The strategy of a war in the Pacific against Japan was the only part of US military and naval planning which possessed a lengthy and continuous history. Since the early part of the 20th century it had been clear to the US government that should it ever oppose Japanese imperial aims without the support of the UK and Russia, might be faced with the prospect of having to choose between withdrawal from the Far Fast and war with Japan.
After World War I the US Army and US Navy paid ever increasing attention to this contingency as a consequence of a resurgence of Japanese imperialism, the exhaustion of Russia and its alienation from the Western world after the Bolshevik revolution had turned Russia into the USSR, the disarmament of the USA, and the withdrawal of the USA from its temporarily close association with the European colonial powers. In the Pacific the Japanese had strengthened their position early in World War I by taking the Mariana, Caroline and Marshall island groups, and Japanese control of these strategically located island groups was confirmed in 1920 by its receipt of a mandate from the League of Nations. After the 1st Washington Naval Treaty of 1922, the USA started to lag behind Japan in the construction of new naval vessels.
The US Army and US Navy watched with increasing concern during the 1930s as Japan acquired control of Manchuria to become the puppet kingdom of Manchukuo, seized strategic points along the north coast of China and forbade access to the mandated islands. The Japanese government began to act with growing confidence, in the belief that the USA, USSR and European colonial powers were not likely to take concerted action against its expansion: in 1933 this confidence led to the Japanese withdrawal from the League of Nations after this toothless body had refused to recognize the Japanese puppet regime in Manchukuo. Once it had done this and received no response from the rest of the world, the Japanese government served notice, in accordance with the 1922 treaty terms, of its intention to withdraw from the 1922 and 1930 naval limitation agreements, both of which accordingly expired in 1936.
By the mid-1930s US military and naval planners had come to the conclusion that Japan could be defeated only in a long and inevitably costly war, in which the Philippine islands group would be lost early in the conflict and in which US offensive operations would have to take the form of a 'progressive movement' through the mandated islands, beginning with the Marshall and Caroline island groups, to establish a secure line of communications to the western basin of the Pacific.
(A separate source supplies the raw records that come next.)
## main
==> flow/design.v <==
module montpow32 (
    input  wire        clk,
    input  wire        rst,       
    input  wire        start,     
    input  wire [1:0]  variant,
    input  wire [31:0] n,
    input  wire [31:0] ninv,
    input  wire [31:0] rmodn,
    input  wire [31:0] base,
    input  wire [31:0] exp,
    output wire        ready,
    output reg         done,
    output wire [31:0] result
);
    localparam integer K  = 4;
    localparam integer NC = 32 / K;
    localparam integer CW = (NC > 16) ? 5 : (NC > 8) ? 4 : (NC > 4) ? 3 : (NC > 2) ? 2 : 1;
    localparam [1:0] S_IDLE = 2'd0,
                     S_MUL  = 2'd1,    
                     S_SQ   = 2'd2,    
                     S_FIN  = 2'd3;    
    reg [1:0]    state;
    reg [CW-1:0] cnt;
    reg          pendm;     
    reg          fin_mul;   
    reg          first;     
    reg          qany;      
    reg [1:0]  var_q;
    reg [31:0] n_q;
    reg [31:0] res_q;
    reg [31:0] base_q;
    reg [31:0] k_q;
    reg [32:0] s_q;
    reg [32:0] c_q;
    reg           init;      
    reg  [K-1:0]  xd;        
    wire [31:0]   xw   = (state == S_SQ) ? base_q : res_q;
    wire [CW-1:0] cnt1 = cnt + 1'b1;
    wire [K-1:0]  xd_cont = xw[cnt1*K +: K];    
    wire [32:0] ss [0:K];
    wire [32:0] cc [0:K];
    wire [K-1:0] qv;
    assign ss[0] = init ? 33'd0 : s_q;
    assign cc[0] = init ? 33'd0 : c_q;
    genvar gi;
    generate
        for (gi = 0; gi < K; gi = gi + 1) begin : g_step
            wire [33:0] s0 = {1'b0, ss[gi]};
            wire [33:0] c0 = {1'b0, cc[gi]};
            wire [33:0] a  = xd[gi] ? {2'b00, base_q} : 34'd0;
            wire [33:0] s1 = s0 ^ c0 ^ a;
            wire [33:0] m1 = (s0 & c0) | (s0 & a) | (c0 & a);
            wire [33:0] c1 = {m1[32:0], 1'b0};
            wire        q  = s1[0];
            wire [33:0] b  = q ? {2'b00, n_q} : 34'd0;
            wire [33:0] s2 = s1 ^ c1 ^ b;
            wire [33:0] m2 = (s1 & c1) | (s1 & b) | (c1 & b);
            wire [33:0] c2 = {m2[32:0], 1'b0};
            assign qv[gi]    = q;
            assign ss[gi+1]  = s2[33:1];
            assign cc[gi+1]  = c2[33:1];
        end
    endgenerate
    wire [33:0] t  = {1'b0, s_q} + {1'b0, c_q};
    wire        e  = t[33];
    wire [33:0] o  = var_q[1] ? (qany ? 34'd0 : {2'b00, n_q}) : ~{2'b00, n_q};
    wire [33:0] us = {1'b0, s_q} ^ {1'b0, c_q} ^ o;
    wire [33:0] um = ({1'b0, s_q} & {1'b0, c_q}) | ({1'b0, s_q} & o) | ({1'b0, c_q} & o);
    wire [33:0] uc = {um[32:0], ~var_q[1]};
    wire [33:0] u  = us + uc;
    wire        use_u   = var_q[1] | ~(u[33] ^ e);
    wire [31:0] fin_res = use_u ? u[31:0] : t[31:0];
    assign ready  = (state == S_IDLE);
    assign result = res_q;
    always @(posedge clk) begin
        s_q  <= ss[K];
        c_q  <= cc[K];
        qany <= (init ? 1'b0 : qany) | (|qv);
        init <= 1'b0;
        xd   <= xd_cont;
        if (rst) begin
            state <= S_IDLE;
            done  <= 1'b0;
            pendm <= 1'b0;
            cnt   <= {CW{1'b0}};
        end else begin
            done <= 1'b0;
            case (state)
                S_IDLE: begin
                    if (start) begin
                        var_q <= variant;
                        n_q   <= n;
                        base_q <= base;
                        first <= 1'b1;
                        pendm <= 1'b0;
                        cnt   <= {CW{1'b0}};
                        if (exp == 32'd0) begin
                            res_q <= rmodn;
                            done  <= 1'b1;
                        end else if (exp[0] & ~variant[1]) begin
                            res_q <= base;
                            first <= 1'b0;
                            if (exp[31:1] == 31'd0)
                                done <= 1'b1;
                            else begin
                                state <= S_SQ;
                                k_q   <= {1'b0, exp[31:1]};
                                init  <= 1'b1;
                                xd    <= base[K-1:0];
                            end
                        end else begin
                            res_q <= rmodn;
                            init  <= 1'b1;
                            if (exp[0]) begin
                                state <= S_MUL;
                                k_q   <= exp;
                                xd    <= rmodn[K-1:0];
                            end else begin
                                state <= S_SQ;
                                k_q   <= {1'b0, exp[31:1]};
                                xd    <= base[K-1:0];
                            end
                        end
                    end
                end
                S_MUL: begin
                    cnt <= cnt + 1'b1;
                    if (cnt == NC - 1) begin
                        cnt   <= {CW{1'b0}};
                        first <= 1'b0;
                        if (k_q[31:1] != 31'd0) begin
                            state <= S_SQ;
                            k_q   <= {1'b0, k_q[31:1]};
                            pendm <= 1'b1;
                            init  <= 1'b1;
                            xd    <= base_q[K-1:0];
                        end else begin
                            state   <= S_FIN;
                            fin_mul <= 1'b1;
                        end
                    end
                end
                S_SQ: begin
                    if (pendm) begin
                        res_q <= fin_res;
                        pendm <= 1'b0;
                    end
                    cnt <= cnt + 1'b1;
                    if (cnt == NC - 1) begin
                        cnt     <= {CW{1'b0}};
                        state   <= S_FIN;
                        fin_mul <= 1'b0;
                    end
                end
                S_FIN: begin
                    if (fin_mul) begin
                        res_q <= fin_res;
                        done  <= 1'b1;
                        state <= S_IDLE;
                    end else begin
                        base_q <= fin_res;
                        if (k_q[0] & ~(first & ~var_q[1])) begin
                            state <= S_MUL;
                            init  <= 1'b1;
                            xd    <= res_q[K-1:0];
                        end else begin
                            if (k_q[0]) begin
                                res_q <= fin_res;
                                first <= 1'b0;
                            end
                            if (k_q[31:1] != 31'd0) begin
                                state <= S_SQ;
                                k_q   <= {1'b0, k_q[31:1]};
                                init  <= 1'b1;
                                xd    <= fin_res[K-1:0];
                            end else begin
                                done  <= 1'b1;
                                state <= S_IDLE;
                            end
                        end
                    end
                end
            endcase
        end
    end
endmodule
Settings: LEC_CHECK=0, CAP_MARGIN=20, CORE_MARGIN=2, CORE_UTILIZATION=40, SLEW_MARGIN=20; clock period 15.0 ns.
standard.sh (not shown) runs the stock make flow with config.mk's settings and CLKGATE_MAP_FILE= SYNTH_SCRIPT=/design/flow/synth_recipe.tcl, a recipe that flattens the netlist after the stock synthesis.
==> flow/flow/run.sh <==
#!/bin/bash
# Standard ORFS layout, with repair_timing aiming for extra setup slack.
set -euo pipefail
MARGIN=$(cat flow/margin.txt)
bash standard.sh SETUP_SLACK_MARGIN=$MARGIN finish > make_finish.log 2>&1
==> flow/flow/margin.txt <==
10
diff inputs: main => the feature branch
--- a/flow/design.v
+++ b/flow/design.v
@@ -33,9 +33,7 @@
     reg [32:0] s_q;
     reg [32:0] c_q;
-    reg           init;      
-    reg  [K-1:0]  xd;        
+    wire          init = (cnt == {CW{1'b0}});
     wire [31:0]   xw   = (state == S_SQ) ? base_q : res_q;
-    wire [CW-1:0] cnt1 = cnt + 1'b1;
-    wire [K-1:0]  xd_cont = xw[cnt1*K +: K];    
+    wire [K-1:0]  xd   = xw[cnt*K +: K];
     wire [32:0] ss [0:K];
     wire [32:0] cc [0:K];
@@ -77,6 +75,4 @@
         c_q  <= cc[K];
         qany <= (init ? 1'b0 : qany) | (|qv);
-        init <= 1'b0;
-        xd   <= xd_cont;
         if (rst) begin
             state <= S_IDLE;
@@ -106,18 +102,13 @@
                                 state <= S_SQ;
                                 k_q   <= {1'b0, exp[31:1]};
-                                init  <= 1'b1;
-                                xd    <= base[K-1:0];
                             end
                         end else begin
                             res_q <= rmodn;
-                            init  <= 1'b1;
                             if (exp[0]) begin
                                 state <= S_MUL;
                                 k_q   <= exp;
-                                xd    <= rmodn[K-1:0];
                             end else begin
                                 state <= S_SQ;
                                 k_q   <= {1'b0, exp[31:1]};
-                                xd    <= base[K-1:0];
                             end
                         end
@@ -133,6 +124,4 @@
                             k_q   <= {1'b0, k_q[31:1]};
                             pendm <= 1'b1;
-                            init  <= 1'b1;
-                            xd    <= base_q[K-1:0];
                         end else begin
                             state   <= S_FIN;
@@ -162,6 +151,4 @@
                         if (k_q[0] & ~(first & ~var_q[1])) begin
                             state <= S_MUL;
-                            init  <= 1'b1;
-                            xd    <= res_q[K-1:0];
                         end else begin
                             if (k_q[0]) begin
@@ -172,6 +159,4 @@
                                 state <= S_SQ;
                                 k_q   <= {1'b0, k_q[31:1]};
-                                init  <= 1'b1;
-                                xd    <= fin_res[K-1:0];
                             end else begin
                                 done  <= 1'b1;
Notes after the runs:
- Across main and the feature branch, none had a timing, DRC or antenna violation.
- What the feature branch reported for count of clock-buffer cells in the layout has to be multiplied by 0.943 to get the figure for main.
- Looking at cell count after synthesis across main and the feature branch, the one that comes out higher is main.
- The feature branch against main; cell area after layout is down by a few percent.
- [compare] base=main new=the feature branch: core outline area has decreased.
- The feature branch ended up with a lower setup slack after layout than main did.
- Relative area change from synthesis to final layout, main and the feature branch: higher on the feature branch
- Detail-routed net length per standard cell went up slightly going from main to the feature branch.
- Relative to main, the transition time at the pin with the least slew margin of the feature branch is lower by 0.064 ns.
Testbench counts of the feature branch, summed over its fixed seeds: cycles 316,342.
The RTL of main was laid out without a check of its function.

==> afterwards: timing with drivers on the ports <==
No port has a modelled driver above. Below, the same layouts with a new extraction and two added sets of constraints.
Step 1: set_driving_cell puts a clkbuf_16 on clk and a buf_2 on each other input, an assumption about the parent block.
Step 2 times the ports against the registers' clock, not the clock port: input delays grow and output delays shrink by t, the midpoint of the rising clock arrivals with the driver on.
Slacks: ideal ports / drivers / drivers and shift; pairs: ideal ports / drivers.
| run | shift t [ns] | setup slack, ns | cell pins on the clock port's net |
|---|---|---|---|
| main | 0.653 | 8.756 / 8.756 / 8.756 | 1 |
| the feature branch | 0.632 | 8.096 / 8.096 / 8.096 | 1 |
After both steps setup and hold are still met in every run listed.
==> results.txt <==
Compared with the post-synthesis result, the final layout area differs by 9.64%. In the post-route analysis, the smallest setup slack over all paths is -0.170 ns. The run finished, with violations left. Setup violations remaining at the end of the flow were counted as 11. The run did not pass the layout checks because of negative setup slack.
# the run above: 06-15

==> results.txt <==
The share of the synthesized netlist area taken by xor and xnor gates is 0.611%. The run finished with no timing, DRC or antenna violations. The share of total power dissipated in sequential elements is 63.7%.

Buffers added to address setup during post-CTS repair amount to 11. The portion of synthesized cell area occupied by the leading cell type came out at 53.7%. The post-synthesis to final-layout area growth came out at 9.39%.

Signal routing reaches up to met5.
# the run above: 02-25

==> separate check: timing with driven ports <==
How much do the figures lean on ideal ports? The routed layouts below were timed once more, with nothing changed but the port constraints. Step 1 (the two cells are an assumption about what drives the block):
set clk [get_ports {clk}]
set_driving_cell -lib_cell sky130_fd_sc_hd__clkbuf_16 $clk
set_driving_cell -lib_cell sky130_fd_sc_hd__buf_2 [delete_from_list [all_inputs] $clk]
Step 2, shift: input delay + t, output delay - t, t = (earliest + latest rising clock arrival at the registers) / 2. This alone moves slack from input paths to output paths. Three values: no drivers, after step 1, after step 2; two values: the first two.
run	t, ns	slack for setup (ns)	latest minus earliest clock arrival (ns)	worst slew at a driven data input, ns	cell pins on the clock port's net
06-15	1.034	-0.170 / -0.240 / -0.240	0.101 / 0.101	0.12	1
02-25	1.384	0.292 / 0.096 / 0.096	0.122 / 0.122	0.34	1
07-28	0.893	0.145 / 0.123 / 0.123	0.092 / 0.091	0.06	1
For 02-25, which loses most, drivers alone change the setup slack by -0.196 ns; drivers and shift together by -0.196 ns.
What follows belongs to an exercise in optimizing a design on an open flow for small area and a short achievable clock period; a production flow would make more cautious choices.
Where RTL was checked, it was by simulation tests only, not by an equivalence proof against the original.
For runs 6 to 10, only the layout was checked, not whether the RTL still works.
Power is estimated from default activity; no workload was simulated.

`design/flow/config.mk`:
```
export PLATFORM = sky130hd
export DESIGN_NAME = qd256
export DESIGN_NICKNAME = qd256
export VERILOG_FILES = /design/flow/design.v
export SDC_FILE = /design/flow/constraint.sdc
export NUM_CORES = 4
export LEC_CHECK = 0
export CAP_MARGIN = 20
export CORE_MARGIN = 2
export CORE_UTILIZATION = 40
export SLEW_MARGIN = 20
```
`design/flow/constraint.sdc`:
```
create_clock -name core_clock -period 10.0 [get_ports {clk}]
set_input_delay 2.0000 -clock core_clock [delete_from_list [all_inputs] [get_ports {clk}]]
set_output_delay 2.0000 -clock core_clock [all_outputs]
set_load 0.01 [all_outputs]
```
`design/flow/design.v`:
```
module qd256 (
    input  wire       clk,
    input  wire       rst,
    input  wire       cmd_valid,
    input  wire [2:0] cmd_op,
    input  wire [7:0] cmd_a,
    input  wire [7:0] cmd_b,
    output reg        res_valid,
    output reg  [7:0] res,
    output wire       err
);
    reg [7:0] acc;
    reg       err_q;
    wire       use_acc = cmd_op[2];                  
    wire       inv     = ~(cmd_op[0] ^ cmd_op[2]);   
    wire       no_b    = cmd_op[1];                  
    wire [7:0] l    = use_acc ? acc : cmd_a;
    wire [7:0] r    = no_b ? 8'h00 : cmd_b;
    wire       jl   = l[7];
    wire       sub  = jl | inv;
    wire       cin  = jl;
    wire       nout = inv & ~jl;
    wire       flip = jl & (r[0] ^ (inv & l[0]));
    wire [6:0] ro = r[6:0] ^ {7{sub}};
    wire [6:0] lo = l[6:0];
    wire [7:0] g0 = {lo & ro, cin};
    wire [7:0] p0 = {lo ^ ro, 1'b0};
    wire [7:0] s8 = {lo, cin} + {ro, cin};
    wire [6:0] cc = s8[7:1] ^ p0[7:1];
    wire [6:0] sum = p0[7:1] ^ cc;
    wire [6:0] k    = sum ^ {7{nout}} ^ {flip, 6'd0};
    wire [7:0] out  = {jl ^ r[7], k};
    wire       emits = cmd_op[2] ? ~cmd_op[1] : (cmd_op[1] ^ cmd_op[0]);
    always @(posedge clk) begin
        if (rst) begin
            acc       <= 8'h00;
            err_q     <= 1'b0;
            res_valid <= 1'b0;
        end else begin
            res_valid <= cmd_valid & emits;
            if (cmd_valid) begin
                case (cmd_op)
                    3'b011: acc <= 8'h00;
                    3'b100: acc <= out;
                    3'b101: acc <= cmd_b;
                    default: ;
                endcase
                if (cmd_op[2] & cmd_op[1])
                    err_q <= 1'b1;
            end
        end
    end
    always @(posedge clk)
        res <= out;
    assign err = err_q;
endmodule
```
The planners thus faced the question of whether the makers of national policy meant to run the risk and incur the obligation of engaging in such a war. The Department of State had not relaxed its opposition to Japanese expansion on the Asiatic continent, and this opposition, for which there was much popular support, involved the threat of war.
After the Philippine Independence Act had passed successfully through the Congress in 1934, the Department of War came to believe ever more strongly that the USA should not run the risk or incur the obligation of fighting the Japanese in the western part of the Pacific. When the question finally came up in the autumn of 1931, the US Army planners took the position that the USA should no longer remain liable for a fruitless attempt to defend and relieve the Philippine islands group and the costly attempt to retake them. The senior US Army planner, Brigadier General Stanley D. Embick, stated the case as follows: If the USA adopted as its peace-time frontier in the Pacific the line linking Alaska and Panama via the Hawaiian islands group, the USA’s vital interests would be invulnerable and, in the event of war with Japan, the USA would be free to conduct its military (including naval) operations in a manner that would promise success rather than national disaster.
The US Navy’s planners found this point of view to be wholly unacceptable, for the entire structure of the US Navy’s peacetime planning rested on the proposition that the fleet had to be ready for offensive operations in the Pacific in the event that war broke out. Thus to the naval planners it was out of the question to agree to forego the planning of offensive operations to the west of the Hawaiian islands group. For the following two years the US Army and US Navy planners were then engaged in a sporadic dispute about the basic military policy on which they should base plans for fighting a war with Japan. The US Army chief-of-staff, General Malin Craig, clearly agreed with his planners, but was either unable or unwilling to arrange for the two services' disagreement to be placed before the president for ant form of binding decision.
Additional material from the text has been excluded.